Dubai - Eyad Ali’s disability was an extremely rare condition that occurs in one out of every one million births globally



By Saman Haziq

Published: Tue 22 Dec 2020, 11:02 AM

Last updated: Tue 22 Dec 2020, 11:09 AM

It was an emotional moment for a nine-year boy and his family when he walked normally for the first time in his life.

The boy, Eyad Ali, was born with a rare genetic disease called Tibial hemimelia, which is also known as tibial deficiency.

Eyad was born without a tibia, or shinbone.

The deformity created a difference in the length of Eyad’s legs.

The boy’s disability was an extremely rare condition that occurs in one out of every one million births globally.

Dr Anand Gorva, an orthopaedic surgeon at Medcare Orthopaedics and Spine Hospital, Dubai, said: “Eyad has a genetic condition, which he had inherited from his father, who also limps. Due to the condition, his right leg was 13 centimetres (cm) shorter than the left one. The deformity caused him to walk with a limp and use support. He was also born with three toes and the foot turned inwards. The knee and ankle joints are also missing in the affected leg, as he did not have a shinbone. When he came to me, he was in distress. His father was concerned about his child’s condition and was keen on proper treatment. Eyad had undergone some surgeries in the past that partly corrected the toe deformity. However, the uneven length between both the legs was putting pressure on his hips, pelvis and spine. We addressed that deformity.”

The affected limb had to be aligned by cutting through the bone in a surgical procedure called osteotomy.

The procedure has not only corrected his deformity for good, but he has also become 13 cm taller.

Now, Eyad can walk without support. He has also started taking part in his favourite sporting activities such as soccer and swimming.

“The limb was lengthened gradually by a maximum 1 millimetre (mm) a day to stretch his muscles and bones. In Eyad’s case, we needed to grow it by 13 cm, which took a few months,” said Dr Anand.

Eyad’s recovery would be in two phases, he added.

“In the first, or distraction, phase, the bone that has been cut is gradually pulled apart in a process that promotes distraction osteogenesis or new bone growth. As the space between the ends of the bone opens up, the body continues to produce new tissue in the gap until the desired length of bone has been generated…The basic principle is to get the foot in a flat position in a bid to make the patient walk independently,” Dr Anand explained.
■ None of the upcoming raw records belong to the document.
Background: an optimization exercise with open tools, aiming at small area, a short achievable clock period and few clock cycles. Do not read the settings as production practice. The RTL was checked by simulation tests, not by an equivalence proof against the original design.

==> module axil_slave_port, before the edit <==
module axil_slave_port (
  input  logic            clk_main_a0,
  input  logic            rst_main_n_sync,
  input  logic            awvalid,
  input  axil_pkg::addr_t awaddr,
  output logic            awready,
  input  logic            wvalid,
  input  axil_pkg::word_t wdata,
  input  logic [3:0]      wstrb,
  output logic            wready,
  output logic            bvalid,
  output axil_pkg::resp_t bresp,
  input  logic            bready,
  input  logic            arvalid,
  input  axil_pkg::addr_t araddr,
  output logic            arready,
  output logic            rvalid,
  output axil_pkg::word_t rdata,
  output axil_pkg::resp_t rresp,
  input  logic            rready,
  output logic            wr_done,
  output logic            wr_hit_now,
  output logic            wr_nz_now,
  output logic            data_wr,
  output axil_pkg::word_t data_wdata,
  output logic            data_rd,
  input  axil_pkg::word_t rd_word,
  input  logic            rd_hold
);
  logic aw_hs, w_hs, b_hs, ar_hs;
  logic aw_have, w_have;
  logic aw_hit, ar_hit;
  logic wr_hit_q;
  axil_pkg::word_t rd_value, rdata_held;
  logic wr_fire;
  axil_pkg::word_t wd_q;
  assign bresp = axil_pkg::RESP_OKAY;
  assign rresp = axil_pkg::RESP_OKAY;
  assign aw_hs   = awvalid && awready;
  assign w_hs    = wvalid && wready;
  assign b_hs    = bvalid && bready;
  assign aw_have = !awready || aw_hs;
  assign w_have  = !wready || w_hs;
  assign wr_done = aw_have && w_have && !bvalid;
  assign aw_hit     = (awaddr == axil_pkg::DATA_REG_ADDR);
  assign wr_hit_now = aw_hs ? aw_hit : wr_hit_q;
  assign wr_nz_now  = w_hs ? (wdata != '0) : (wd_q != '0);
  always_ff @(posedge clk_main_a0) begin
    if (!rst_main_n_sync) begin
      awready <= 1'b1;
      wready  <= 1'b1;
      bvalid  <= 1'b0;
      wr_fire <= 1'b0;
    end else begin
      awready <= b_hs || (awready && !aw_hs);
      wready  <= b_hs || (wready && !w_hs);
      bvalid  <= wr_done || (bvalid && !bready);
      wr_fire <= wr_done;
    end
  end
  always_ff @(posedge clk_main_a0) begin
    if (aw_hs) begin
      wr_hit_q <= aw_hit;
    end
    if (w_hs) begin
      wd_q <= wdata;
    end
  end
  assign data_wr    = wr_fire && wr_hit_q;
  assign data_wdata = wd_q;
  assign ar_hs   = arvalid && arready;
  assign ar_hit  = (araddr == axil_pkg::DATA_REG_ADDR);
  assign data_rd = ar_hs && ar_hit;
  always_ff @(posedge clk_main_a0) begin
    if (!rst_main_n_sync) begin
      arready <= 1'b1;
      rvalid  <= 1'b0;
    end else begin
      arready <= !(ar_hs || (rvalid && !rready) || rd_hold);
      rvalid  <= ar_hs || (rvalid && !rready);
    end
  end
  assign rd_value = ar_hit ? rd_word : axil_pkg::UNIMPL_VALUE;
  always_ff @(posedge clk_main_a0) begin
    rdata_held <= ar_hs ? rd_value : rdata;
    rdata      <= ar_hs ? rd_value : rdata_held;
  end
endmodule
Eyad’s limb has achieved the maximum length required and is in the healing phase, which will take another three months, following which the fixator will be removed.

According to calculation, Eyad will grow taller by up to 9 cm a year. The affected limb will catch up with the left leg in a couple of years.

“The other leg is growing normally and since Eyad is in his formative years, he may need another surgical procedure to keep the length of the limbs same. A difference of 2cm can be covered by using a shoe raise,” added the doctor.

The doctor said that if the surgery had not been performed, it would have had a secondary effect on Eyad’s pelvis and spine. “If this deformity is not corrected in time, it can also become a social stigma for the child and his parents. The correction also makes it easy for the patients to use public transport,” he said.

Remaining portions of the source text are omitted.